The Gospel According to My Neighbour
The Gospel calls on us to always have our eyes and hearts open to those who suffer. Judith Turner writes about a woman who lived by that Gospel command.
Last month the Church observed the first World Day of the Poor, proclaimed by Pope Francis.
This day, which will become an annual event, is intended to highlight the plight of the poor in the world and to open our minds and hearts and our attitudes towards the poverty that exists every day of the year.
The gospel of Matthew spells out very clearly the mandate we have to serve the poor: “Truly, I say to you,” the evangelist quotes Jesus, “as you did it to one of the least of these my brothers, you did it to me” (25:40).
There is no better way for me to reflect on this mandate given to us in Matthew’s gospel message — which in this season of conspicuous consumption has special resonance — than to tell you the story of my neighbour of 34 years, whom we buried four months ago.
Living Out Matthew
This woman truly lived this message of Matthew to the tee. She did good to everyone — especially “to the least of my brothers”.

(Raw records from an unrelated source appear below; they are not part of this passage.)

### config.mk
export PLATFORM = sky130hd
export DESIGN_NAME = twoc_timer
export DESIGN_NICKNAME = d
export VERILOG_FILES = /design/src/hw/twoc_timer.v
export VERILOG_INCLUDE_DIRS = /design/src /design/src/hw
export SDC_FILE = /design/constraint.sdc
export NUM_CORES = 1
export LEC_CHECK = 0
export BUFFER_PORTS_ARGS = -buffer_cell sky130_fd_sc_hd__buf_4
export CAP_MARGIN = 20
export CORE_MARGIN = 3
export CORE_UTILIZATION = 30
export CTS_BUF_LIST = sky130_fd_sc_hd__clkbuf_2
export DETAILED_ROUTE_END_ITERATION = 7
export PLACE_DENSITY = 0.53
export SLEW_MARGIN = 0
export SYNTH_ARGS = -nofsm -noshare
export SYNTH_HDL_FRONTEND = slang
export SYNTH_SLANG_ARGS = --single-unit
### constraint.sdc
create_clock -name clk -period 2.77 [get_ports clk]
set_input_delay 0.554 -clock clk [delete_from_list [all_inputs] [get_ports clk]]
set_output_delay 0.554 -clock clk [all_outputs]
set_load 0.02 [all_outputs]
### src/hw/twoc_consts.vh
// Register offsets, field positions and fixed values for the waveform timer
`ifndef TWOC_CONSTS_VH
`define TWOC_CONSTS_VH
`define TWOC_OFF_CTRL_A 12'h000
`define TWOC_OFF_CTRL_B 12'h004
`define TWOC_OFF_COUNT 12'h008
`define TWOC_OFF_CMP_A 12'h00c
`define TWOC_OFF_CMP_B 12'h010
`define TWOC_OFF_FLAGS 12'h014
`define TWOC_OFF_PRESC_CLR 12'h018
`define TWOC_CA_MODE_A_HI 7
`define TWOC_CA_MODE_A_LO 6
`define TWOC_CA_MODE_B_HI 5
`define TWOC_CA_MODE_B_LO 4
`define TWOC_CA_WGM_HI 1
`define TWOC_CA_WGM_LO 0
`define TWOC_CB_FORCE_A 7
`define TWOC_CB_FORCE_B 6
`define TWOC_CB_WGM_TOP 3
`define TWOC_CB_CS_HI 2
`define TWOC_CB_CS_LO 0
`define TWOC_FL_CMP_B 3
`define TWOC_FL_CMP_A 2
`define TWOC_FL_OVF 1
`define TWOC_CTRL_A_RST 8'h00
`define TWOC_CTRL_B_RST 8'h00
`define TWOC_MAX 8'hff
`define TWOC_BOTTOM 8'h00
`define TWOC_WM_NORMAL 3'h0
`define TWOC_WM_PC_FF 3'h1
`define TWOC_WM_CTC 3'h2
`define TWOC_WM_FAST_FF 3'h3
`define TWOC_WM_PC_CMP 3'h5
`define TWOC_WM_FAST_CMP 3'h7
`define TWOC_DIV8_TAP 2
`define TWOC_DIV64_TAP 5
`define TWOC_DIV256_TAP 7
`define TWOC_DIV1024_TAP 9
`endif

### src/hw/twoc_timer.v
// 8-bit timer with waveform generation, two compare outputs and an APB slave
// Functional notes
// - Nonzero channel A output mode connects compare output A to its pin.
// - Nonzero channel B output mode connects compare output B to its pin.
// - Non-PWM modes: 00 off, 01 toggle, 10 clear, 11 set on match.
// - Fast PWM A: 10 clears on match, sets at TOP; 11 inverse.
// - PWM A mode 01 toggles on match only when mode high bit set.
// - Phase-correct A: 10 clears on up match, sets on down; 11 inverse.
// - Fast PWM B: 01 reserved; 10 clear match/set TOP; 11 inverse.
// - Phase-correct B: 01 reserved; 10 clear up/set down; 11 inverse.
// - PWM compare equal TOP with mode high bit: match ignored, TOP action kept.
// - Waveform mode picks operation and TOP; 100 and 110 reserved.
// - Overflow flag at MAX in 0,2,3; BOTTOM in 1,5; TOP in 7.
// - Waveform mode is control A bits 1:0 plus control B bit 3.
// - Force bits give one forced match in non-PWM modes only.
// - Forced match sets no flag and never clears the counter.
// - Force bits always read zero.
// - Control A bits 3 and 2 read zero.
// - Control B bits 5 and 4 read zero.
// - Clock source selects stop, divided I/O clock or external edges.
// - A counter write suppresses compare match on the next timer clock.
// - Compare flag sets when counter equals compare value.
// - Flags clear by writing one, or by interrupt acknowledge.
//
// Local design decisions: the placing of the registers and the APB register port.
`timescale 1ns/1ps
`default_nettype none
`include "twoc_consts.vh"
module twoc_timer (
  input wire clk,
  input wire rstn,
  input wire psel,
  input wire penable,
  input wire pwrite,
  input wire [11:0] paddr,
  input wire [31:0] pwdata,
  output reg [31:0] prdata,
  output reg pready,
  output reg pslverr,
  input wire ext_count_in,
  input wire ack_cmp_a,
  input wire ack_cmp_b,
  input wire ack_ovf,
  output reg compare_output_a,
  output reg compare_output_b,
  output reg pin_override_a,
  output reg pin_override_b,
  output reg compare_flag_a,
  output reg compare_flag_b,
  output reg overflow_flag
);
  reg [7:0] ctrl_a_r;
  reg [3:0] ctrl_b_r;
  reg [7:0] count_r;
  reg [7:0] cmp_a_buf_r;
  reg [7:0] cmp_b_buf_r;
  reg [7:0] cmp_a_r;
  reg [7:0] cmp_b_r;
  reg down_r;
  reg block_r;
  reg [9:0] presc_r;
  reg ext_s1_r;
  reg ext_s2_r;
  reg ext_d_r;
  reg oc_a_r;
  reg oc_b_r;
  reg [7:0] count_nxt;
  reg down_nxt;
  reg oc_a_nxt;
  reg oc_b_nxt;
  reg tick;
  reg [31:0] rd_val;
  reg addr_ok;

  wire [2:0] wmode = {ctrl_b_r[`TWOC_CB_WGM_TOP],
                      ctrl_a_r[`TWOC_CA_WGM_HI:`TWOC_CA_WGM_LO]};
  wire [1:0] mode_a = ctrl_a_r[`TWOC_CA_MODE_A_HI:`TWOC_CA_MODE_A_LO];
  wire [1:0] mode_b = ctrl_a_r[`TWOC_CA_MODE_B_HI:`TWOC_CA_MODE_B_LO];
  wire [2:0] csel = ctrl_b_r[`TWOC_CB_CS_HI:`TWOC_CB_CS_LO];
  wire is_fast = (wmode == `TWOC_WM_FAST_FF) || (wmode == `TWOC_WM_FAST_CMP);
  wire is_pc = (wmode == `TWOC_WM_PC_FF) || (wmode == `TWOC_WM_PC_CMP);
  wire is_pwm = is_fast || is_pc;
  wire is_nonpwm = (wmode == `TWOC_WM_NORMAL) || (wmode == `TWOC_WM_CTC);
  // TOP source per waveform mode
  wire top_from_a = (wmode == `TWOC_WM_CTC) || (wmode == `TWOC_WM_PC_CMP) ||
                    (wmode == `TWOC_WM_FAST_CMP);
  wire [7:0] top = top_from_a ? cmp_a_r : `TWOC_MAX;
  wire at_top = (count_r == top);
  wire wr_en = psel && penable && pwrite && pready;
  wire wr_ctrl_b = wr_en && (paddr == `TWOC_OFF_CTRL_B);
  wire wr_count = wr_en && (paddr == `TWOC_OFF_COUNT);
  wire wr_flags = wr_en && (paddr == `TWOC_OFF_FLAGS);
  wire wr_presc = wr_en && (paddr == `TWOC_OFF_PRESC_CLR);
  // Compare hits, blocked after a counter write
  wire hit_a = tick && !block_r && (count_r == cmp_a_r);
  wire hit_b = tick && !block_r && (count_r == cmp_b_r);
  // PWM ignores a match where compare equals TOP with high mode bit
  wire ign_a = is_pwm && mode_a[1] && (cmp_a_r == top);
  wire ign_b = is_pwm && mode_b[1] && (cmp_b_r == top);
  wire wave_a = hit_a && !ign_a;
  wire wave_b = hit_b && !ign_b;
  // Force strobes act only in non-PWM modes
  wire force_a = wr_ctrl_b && pwdata[`TWOC_CB_FORCE_A] && is_nonpwm;
  wire force_b = wr_ctrl_b && pwdata[`TWOC_CB_FORCE_B] && is_nonpwm;
  wire fast_top = tick && is_fast && at_top;
  reg ovf_ev;

  // Prescaler runs free, so the first divided tick may come early
  // Timer clock select: prescaler taps and synchronised external edges
  always @* begin
    case (csel)
      3'h0: tick = 1'b0;
      3'h1: tick = 1'b1;
      3'h2: tick = (presc_r[`TWOC_DIV8_TAP:0] == 3'h7);
      3'h3: tick = (presc_r[`TWOC_DIV64_TAP:0] == 6'h3f);
      3'h4: tick = (presc_r[`TWOC_DIV256_TAP:0] == 8'hff);
      3'h5: tick = (presc_r[`TWOC_DIV1024_TAP:0] == 10'h3ff);
      3'h6: tick = ext_d_r && !ext_s2_r;
      3'h7: tick = !ext_d_r && ext_s2_r;
      default: tick = 1'b0;
    endcase
  end

  // Counting sequence
  always @* begin
    count_nxt = count_r;
    down_nxt = down_r;
    if (tick) begin
      if (is_pc) begin
        if (!down_r) begin
          if (at_top) begin
            down_nxt = 1'b1;
            count_nxt = count_r - 8'h01;
          end else begin
            count_nxt = count_r + 8'h01;
          end
        end else begin
          if (count_r == `TWOC_BOTTOM) begin
            down_nxt = 1'b0;
            count_nxt = count_r + 8'h01;
          end else begin
            count_nxt = count_r - 8'h01;
          end
        end
      end else if (top_from_a && at_top) begin
        count_nxt = `TWOC_BOTTOM;
        down_nxt = 1'b0;
      end else begin
        count_nxt = count_r + 8'h01;
        down_nxt = 1'b0;
      end
    end
    if (wr_count) begin
      count_nxt = pwdata[7:0];
    end
  end

  // Overflow event per waveform mode
  always @* begin
    case (wmode)
      `TWOC_WM_NORMAL, `TWOC_WM_CTC, `TWOC_WM_FAST_FF: ovf_ev = tick && (count_r == `TWOC_MAX);
      `TWOC_WM_PC_FF, `TWOC_WM_PC_CMP: ovf_ev = tick && (count_r == `TWOC_BOTTOM);
      `TWOC_WM_FAST_CMP: ovf_ev = tick && at_top;
      default: ovf_ev = 1'b0;
    endcase
  end

  // Compare output A waveform
  always @* begin
    oc_a_nxt = oc_a_r;
    if (is_nonpwm) begin
      if (wave_a || force_a) begin
        case (mode_a)
          2'h1: oc_a_nxt = !oc_a_r;
          2'h2: oc_a_nxt = 1'b0;
          2'h3: oc_a_nxt = 1'b1;
          default: oc_a_nxt = oc_a_r;
        endcase
      end
    end else if (is_pwm) begin
      if (mode_a == 2'h1) begin
        if (wave_a && ctrl_b_r[`TWOC_CB_WGM_TOP]) begin
          oc_a_nxt = !oc_a_r;
        end
      end else if (mode_a[1]) begin
        if (is_fast) begin
          if (fast_top) begin
            oc_a_nxt = !mode_a[0];
          end else if (wave_a) begin
            oc_a_nxt = mode_a[0];
          end
        end else if (wave_a) begin
          oc_a_nxt = down_r ? !mode_a[0] : mode_a[0];
        // Compare pinned at TOP settles to the down-count level
        end else if (tick && at_top && ign_a) begin
          oc_a_nxt = !mode_a[0];
        end
      end
    end
  end

  // Compare output B waveform; mode 01 reserved in PWM
  always @* begin
    oc_b_nxt = oc_b_r;
    if (is_nonpwm) begin
      if (wave_b || force_b) begin
        case (mode_b)
          2'h1: oc_b_nxt = !oc_b_r;
          2'h2: oc_b_nxt = 1'b0;
          2'h3: oc_b_nxt = 1'b1;
          default: oc_b_nxt = oc_b_r;
        endcase
      end
    end else if (is_pwm && mode_b[1]) begin
      if (is_fast) begin
        if (fast_top) begin
          oc_b_nxt = !mode_b[0];
        end else if (wave_b) begin
          oc_b_nxt = mode_b[0];
        end
      end else if (wave_b) begin
        oc_b_nxt = down_r ? !mode_b[0] : mode_b[0];
      end else if (tick && at_top && ign_b) begin
        oc_b_nxt = !mode_b[0];
      end
    end
  end

  // Read mux; force bits and reserved bits read as zero
  always @* begin
    rd_val = 32'h0000_0000;
    addr_ok = 1'b1;
    case (paddr)
      `TWOC_OFF_CTRL_A: rd_val = {24'h000000, ctrl_a_r[7:4], 2'h0, ctrl_a_r[1:0]};
      `TWOC_OFF_CTRL_B: rd_val = {24'h000000, 4'h0, ctrl_b_r};
      `TWOC_OFF_COUNT: rd_val = {24'h000000, count_r};
      `TWOC_OFF_CMP_A: rd_val = {24'h000000, cmp_a_buf_r};
      `TWOC_OFF_CMP_B: rd_val = {24'h000000, cmp_b_buf_r};
      `TWOC_OFF_FLAGS: rd_val = {28'h0000000, compare_flag_b, compare_flag_a, overflow_flag, 1'b0};
      `TWOC_OFF_PRESC_CLR: rd_val = 32'h0000_0000;
      default: addr_ok = 1'b0;
    endcase
  end

  always @(posedge clk or negedge rstn) begin
    if (!rstn) begin
      ctrl_a_r <= `TWOC_CTRL_A_RST;
      ctrl_b_r <= 4'h0;
      count_r <= 8'h00;
      cmp_a_buf_r <= 8'h00;
      cmp_b_buf_r <= 8'h00;
      cmp_a_r <= 8'h00;
      cmp_b_r <= 8'h00;
      down_r <= 1'b0;
      block_r <= 1'b0;
      presc_r <= 10'h000;
      ext_s1_r <= 1'b0;
      ext_s2_r <= 1'b0;
      ext_d_r <= 1'b0;
      oc_a_r <= 1'b0;
      oc_b_r <= 1'b0;
      compare_output_a <= 1'b0;
      compare_output_b <= 1'b0;
      pin_override_a <= 1'b0;
      pin_override_b <= 1'b0;
      compare_flag_a <= 1'b0;
      compare_flag_b <= 1'b0;
      overflow_flag <= 1'b0;
      prdata <= 32'h0000_0000;
      pready <= 1'b0;
      pslverr <= 1'b0;
    end else begin
      pready <= psel && !penable;
      pslverr <= psel && !penable && !addr_ok;
      if (psel && !penable) begin
        prdata <= pwrite ? 32'h0000_0000 : rd_val;
      end
      presc_r <= wr_presc ? 10'h000 : presc_r + 10'h001;
      ext_s1_r <= ext_count_in;
      ext_s2_r <= ext_s1_r;
      ext_d_r <= ext_s2_r;
      if (wr_en && paddr == `TWOC_OFF_CTRL_A) begin
        ctrl_a_r <= pwdata[7:0];
      end
      if (wr_ctrl_b) begin
        ctrl_b_r <= pwdata[3:0];
      end
      if (wr_en && paddr == `TWOC_OFF_CMP_A) begin
        cmp_a_buf_r <= pwdata[7:0];
      end
      if (wr_en && paddr == `TWOC_OFF_CMP_B) begin
        cmp_b_buf_r <= pwdata[7:0];
      end
      // Working compare copies
      if (!is_pwm || (tick && at_top)) begin
        cmp_a_r <= cmp_a_buf_r;
        cmp_b_r <= cmp_b_buf_r;
      end
      count_r <= count_nxt;
      down_r <= down_nxt;
      if (wr_count) begin
        block_r <= 1'b1;
      end else if (tick) begin
        block_r <= 1'b0;
      end
      oc_a_r <= oc_a_nxt;
      oc_b_r <= oc_b_nxt;
      compare_output_a <= oc_a_nxt;
      compare_output_b <= oc_b_nxt;
      pin_override_a <= (mode_a != 2'h0);
      pin_override_b <= (mode_b != 2'h0);
      // Set wins over clear; forced matches never reach flags
      if (hit_a) begin
        compare_flag_a <= 1'b1;
      end else if (ack_cmp_a || (wr_flags && pwdata[`TWOC_FL_CMP_A])) begin
        compare_flag_a <= 1'b0;
      end
      if (hit_b) begin
        compare_flag_b <= 1'b1;
      end else if (ack_cmp_b || (wr_flags && pwdata[`TWOC_FL_CMP_B])) begin
        compare_flag_b <= 1'b0;
      end
      if (ovf_ev) begin
        overflow_flag <= 1'b1;
      end else if (ack_ovf || (wr_flags && pwdata[`TWOC_FL_OVF])) begin
        overflow_flag <= 1'b0;
      end
    end
  end
endmodule // twoc_timer
`default_nettype wire

==> impl_metrics.ini, run 1 <==
[status]
status = finished, final reports clean

[clock_tree]
htree_levels = 3
insertion_delay_ns = 0.56
cts_buffer_depth = 2
numClockSinks = 82
clk_pin_slew_ns = 0.23
cts_tree = built
cts-root-buf = clkbuf_2
cts_made_buffers = 9

[yosys]
async_flop_share_pct = 100
postSynthAreaPerCell_um2 = 9.37
syn_area_um2 = 5130
ys_ff_latch = 82
synth_flop_cell = dfrtp_1
synth.most_common_cell = dfrtp_1
syn_inst = 547
ys_top_cells_by_count = dfrtp_1 (82), nand2_1 (53), mux2_2 (38)
synth-edff-count = 0
yosysTopAreaCellShare_pct = 40.0
yosysWarnings = 0
synth_cell_types = 74
synth_area_leader_cell = dfrtp_1
ys_seq_area_share_pct = 40.0
synth.top_cells.by_area = dfrtp_1 (40%), mux2_2 (8.3%), buf_4 (4.0%)

[sta]
skew_ns = 0.0322
tns_ns = 0
setup_slack_ns = 0.119
period_share_pct = 95.7
hold_viol = 0
setup_viol = 0
slew_viol_final = 0
fmax_mhz = 377
worstMarginPinSlew_ns = 0.719
fin_crit_ns = 2.65
relSlewSlack_pct = 52.1

[detailed_routing]
drc = 0
wl_um = 15400
ant_nets = 0
drt_pass1_iterations = 4
via_count = 4541
routed_via_density = 5.32
wl_per_cell_um = 18.1
drt_iter0_markers = 331

[worst_setup_path]
arrival_ns = 3.16
r2r_end = oc_b_r
rrSetupSlack_ns = 0.12
cp_max_fo = 7
reg2reg_from = ctrl_b_r[3]
crit_chain = nor3b_2 -> nor2_1 -> buf_4 -> buf_4 -> nor4b_2 -> a211oi_1 -> nor4b_2 -> buf_4 -> nor4_2 -> a2111o_1 -> o211ai_1 -> mux2_2
crit_path_start_kind = flop
path_delay_family = simple AND/OR/NAND/NOR gates
slowest_stage = dfrtp_2
r2r_cells = 12
required_ns = 3.28
critical_path_class = reg -> reg
endpoint_kind = flop
path_common_cell = buf_4
max_stage_delay_ns = 0.50
worst-path-buf-inv = 3

[finish]
final_net_count = 688
fin_util_pct = 37.0
layout-drive-gt1-share_pct = 30.1
diodes = 0
fin_area_um2 = 6160
nFillCells = 1703
synthToLayoutAreaGrowth_pct = 20.2

[power_and_ir_drop]
p_sw_share_pct = 32.2
combPwrFrac_pct = 18.9
power.density_nw_per_um2 = 390
clockPowerShare_pct = 27.8
p_int_mw = 1.63
finalPower_mw = 2.40
power.switching_mw = 0.774
ir_drop_v = 0.000214
p_leak_nw = 2.78
pwr-share-seq_pct = 53.3

[global_route]
grt_max_degree = 51
grt_pass1_wl_um = 24200
grt_pass1_vias = 4378
antenna_found_initial = 0
grt_overflow = 0
grt_usage_pct = 16.8

[placed_design]
finalWeightedCongestion = 0.907
place_ws_ns = -0.0447
port_buffers = 45
placedInstanceArea_um2 = 5930
dp_hpwl_um = 11800

[worst_hold_path]
hold_depth = 1
min_to = ext_s1_r
min_from = ext_count_in
hp-class = in -> reg

[floorplan]
start_util_pct = 30.8
ios = 94
die_h_um = 137
rows = 47
die_area_um2 = 18700
coreArea_um2 = 16600
die_w_um = 137

[flow_run]
max_cap_viol_count = 0
-- power by group through the flow --
stage          Combinational, mW  Sequential, mW  Clock, mW
2_1_floorplan              0.318            1.28          0
3_3_place_gp               0.441            1.30          0
3_5_place_dp               0.446            1.30          0
4_1_cts                    0.450            1.28      0.682
5_1_grt                    0.497            1.29      0.739
6_report                   0.454            1.28      0.668
-- worst reg2reg max path, cell delays in order (launching register included) --
cell	delay, ns
dfrtp_2	0.50
nor3b_2	0.22
nor2_1	0.06
buf_4	0.16
buf_4	0.17
nor4b_2	0.21
a211oi_1	0.08
nor4b_2	0.35
buf_4	0.19
nor4_2	0.05
a2111o_1	0.39
o211ai_1	0.08
mux2_2	0.16
-- area by class of cell --
| cell class | instances | area [um^2] | area share [%] |
|---|---|---|---|
| Clock buffer | 10 | 50.0 | 0.812 |
| Clock inverter | 6 | 65.1 | 1.06 |
| Inverter | 19 | 71.3 | 1.16 |
| Multi-Input combinational cell | 415 | 2840 | 46.1 |
| Sequential cell | 82 | 2050 | 33.3 |
| Tap cell | 220 | 275 | 4.47 |
| Timing Repair Buffer | 102 | 806 | 13.1 |
-- logic make-up (layout without fill, tap and decap cells) --
kind of cell	count (synthesis)	after routing	share of synthesized area, %
XOR/XNOR	26	26	4.44
adder cells (fa/ha/maj)	6	6	1.46
AO/OA/AOI/OAI	127	127	16.8
AND/OR/NAND/NOR	189	189	19.8
multiplexers	43	43	9.67
flip-flops	82	82	40.0
buffers and inverters	73	137	7.71
other	1	24	0.0732
-- repair_timing --
action	4_1_cts	5_1_grt
endpoints found under the hold margin	0	22
endpoints found under the setup margin	17	21
pin swaps	0	5
resized for setup	6	15
setup buffers	0	2
hold buffers	0	1
-- layout by cell type, fill, tap and decap left out, types with 4 or more instances in the layout --
cell type	n
nand2_1	53
o221ai_1	4
nor2b_1	6
ha_1	5
a22oi_1	7
nand3_1	13
nand2b_1	9
xnor2_1	11
nor3_1	7
nor4_2	4
a221oi_1	4
dfrtp_1	80
inv_1	19
nand4_1	8
xor2_1	15
o211ai_1	5
o31ai_1	4
and3_1	7
o21ai_0	36
conb_1	24
a21oi_1	19
a31oi_1	7
nor2_1	37
or3_1	4
buf_4	98
a211oi_1	5
mux2_2	38
and2_1	5
clkbuf_2	10
nor4_1	6
-- flip-flops by register name, summed over array words and instances (netlist names), 4 cells and up --
signal / flops
cmp_a_r: 8
ctrl_b_r: 4
cmp_b_r: 8
ctrl_a_r: 6
cmp_b_buf_r: 8
presc_r: 10
cmp_a_buf_r: 8
count_r: 8
prdata: 8
-- per-stage QoR --
step	cells	hold WS, ns
global placement	835	0.332
finish	854	0.0999
CTS	851	0.00000344
global route	854	0.00999
floorplan	570	0.258
detailed placement	835	0.343
-- metal layers --
| layer | global-route usage (%) | wire length, um | part of all wire (%) | vias to the layer above |
|---|---|---|---|---|
| met5 | 0 | 0 | 0 | - |
| met4 | 5.77 | 375 | 2.4 | 0 |
| met3 | 2.87 | 848 | 5.5 | 25 |
| met2 | 27.8 | 7360 | 48 | 173 |
| met1 | 22.4 | 6840 | 44 | 2245 |
| li1 | - | - | - | 2098 |
-- worst max path at each step --
| stage | from | to | slack, ns | cells after the start |
|---|---|---|---|---|
| final | ctrl_b_r[3] | oc_b_r | 0.12 | 12 |
| after global routing | presc_r[1] | oc_a_r | -0.02 | 13 |
| after CTS | presc_r[0] | oc_b_r | -0.002 | 11 |
| after detailed placement | presc_r[0] | oc_b_r | -0.04 | 9 |
| after global placement | presc_r[0] | oc_b_r | 0.004 | 11 |
| after floorplan | ctrl_b_r[3] | cmp_a_r[1] | 0.08 | 10 |
No activity file was read; power rests on OpenSTA's default activity.
==> run 2, diff against run 1 <==
--- a/config.mk
+++ b/config.mk
@@ -9,10 +9,10 @@
 export BUFFER_PORTS_ARGS = -buffer_cell sky130_fd_sc_hd__buf_4
 export CAP_MARGIN = 20
 export CORE_MARGIN = 3
-export CORE_UTILIZATION = 30
+export CORE_UTILIZATION = 24
 export CTS_BUF_LIST = sky130_fd_sc_hd__clkbuf_2
 export DETAILED_ROUTE_END_ITERATION = 7
-export PLACE_DENSITY = 0.53
+export PLACE_DENSITY = 0.45
 export SLEW_MARGIN = 0
 export SYNTH_ARGS = -nofsm -noshare
 export SYNTH_HDL_FRONTEND = slang
==> impl_metrics.ini, run 2 (synthesis gave the netlist of run 1 again) <==
[global_route]
use_met2_pct = 22.1
grt_usage_pct = 13.9
grt_overflow = 0
busiest_layer = met2
grt_use_met1_pct = 19.3
grt_max_degree = 66
grt_pass1_wl_um = 25600
grt_pass1_vias = 4406
antenna_found_initial = 1
grt_use_met3_pct = 2.73

[sta]
hold_viol = 0
period_share_pct = 96.1
setup_viol = 0
worstMarginPinSlew_ns = 0.582
skew_ns = 0.0321
relSlewSlack_pct = 60.8
timing.hold.ws_ns = 0.165
fin_crit_ns = 2.66
slew_viol_final = 0
fmax_mhz = 375

[floorplan]
die_h_um = 152
die_w_um = 152
ios = 94
rows = 52
coreArea_um2 = 20600
die_area_um2 = 23100
start_util_pct = 24.9

[finish]
synthToLayoutAreaGrowth_pct = 21.5
final_net_count = 689
largest_reg_flops = 10
top_register = presc_r
layout_common_cells = buf_4 (98), dfrtp_1 (79), nand2_1 (53), mux2_2 (38)
final_common_cell = buf_4
fin_area_um2 = 6230
layout-drive-gt1-share_pct = 30.6

[status]
status = finished, final reports clean

[power_and_ir_drop]
ir_drop_v = 0.000204
power.density_nw_per_um2 = 373
finalPower_mw = 2.32
p_leak_nw = 2.76

[detailed_routing]
drt_pass1_iterations = 5
ant_nets = 0
wl_um = 16300
routed_via_density = 4.95
drc = 0
via_count = 4475
wl_per_cell_um = 18.1
drt_iter0_markers = 309

[placed_design]
port_buffers = 45
dp_hpwl_um = 12400
placedInstanceArea_um2 = 5990
finalWeightedCongestion = 0.890

[worst_setup_path]
critical_path_class = reg -> reg
arrival_ns = 3.21
required_ns = 3.32
endpoint_kind = flop
crit_path_start_kind = flop
cp_max_fo = 6

[clock_tree]
htree_levels = 3
cts_made_buffers = 9
cts_tree = built
insertion_delay_ns = 0.59
cts-root-buf = clkbuf_2
numClockSinks = 82
clk_pin_slew_ns = 0.26
cts_buffer_depth = 2

[worst_hold_path]
hp-class = in -> reg

[flow_run]
max_cap_viol_count = 0
==> run 2: changes by cell type in the layout (fill, tap and decap cells not counted), sizes merged <==
| cell | delta |
|---|---|
| bufinv | -1 |
| clkbuf | -1 |
| clkinv | -1 |
| clkinvlp | +2 |
| diode | +1 |
| dlygate4sd3 | +1 |
| inv | -1 |
==> run 2: layout make-up <==
cell class	instances	area [um^2]
multi-input cells	415	2880
fillers	2171	14400
diodes	1	2.50
repair buffers	103	807
clock buffers	9	45.0
well taps	270	338
inverters	19	71.3
clock inverters	5	33.8
flip-flops and latches	82	2060
==> run 2: metal layers <==
metal | vias to the layer above | part of all wire [%]
met5 | - | 0
met4 | 0 | 1.8
met3 | 20 | 3.9
met2 | 120 | 47
met1 | 2226 | 47
li1 | 2109 | -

We are always tempted to think that one day we will do something great for God. One day we will have a lot of money and feed a lot of people, or something spectacular like that.
But when we think like this, we do not realise that our opportunity to do something spectacular does not lie in the future, when things are better for us, but those opportunities are with us here and now, and every day, when things are not good for others.
Whenever my neighbour and I had time to talk over our fence, she always would relate her encounters with other people. And inevitably it would slip that she has helped someone in some small way. She would never start her conversation with the aim of boasting about what she did. We would just talk about some other issue, and somehow during the conversation I would realise the tremendous outreach she had to people around her.
And these people were never people of status or influence. She would always say something like, “The child looked so lost, so I did this…”, or “The man looked so dirty so I did this…”, or “The woman looked so hungry and I did this…”
My neighbour had taken the mandate given to each one of us in Matthew’s gospel as her own life mission. She saw an opportunity to do something good for people we could best describe as the least, the lost and the last.
She Didn’t Want Walls
There was a time when all of us in our street built fancy brick walls around our houses, with beautiful palisades and security spikes.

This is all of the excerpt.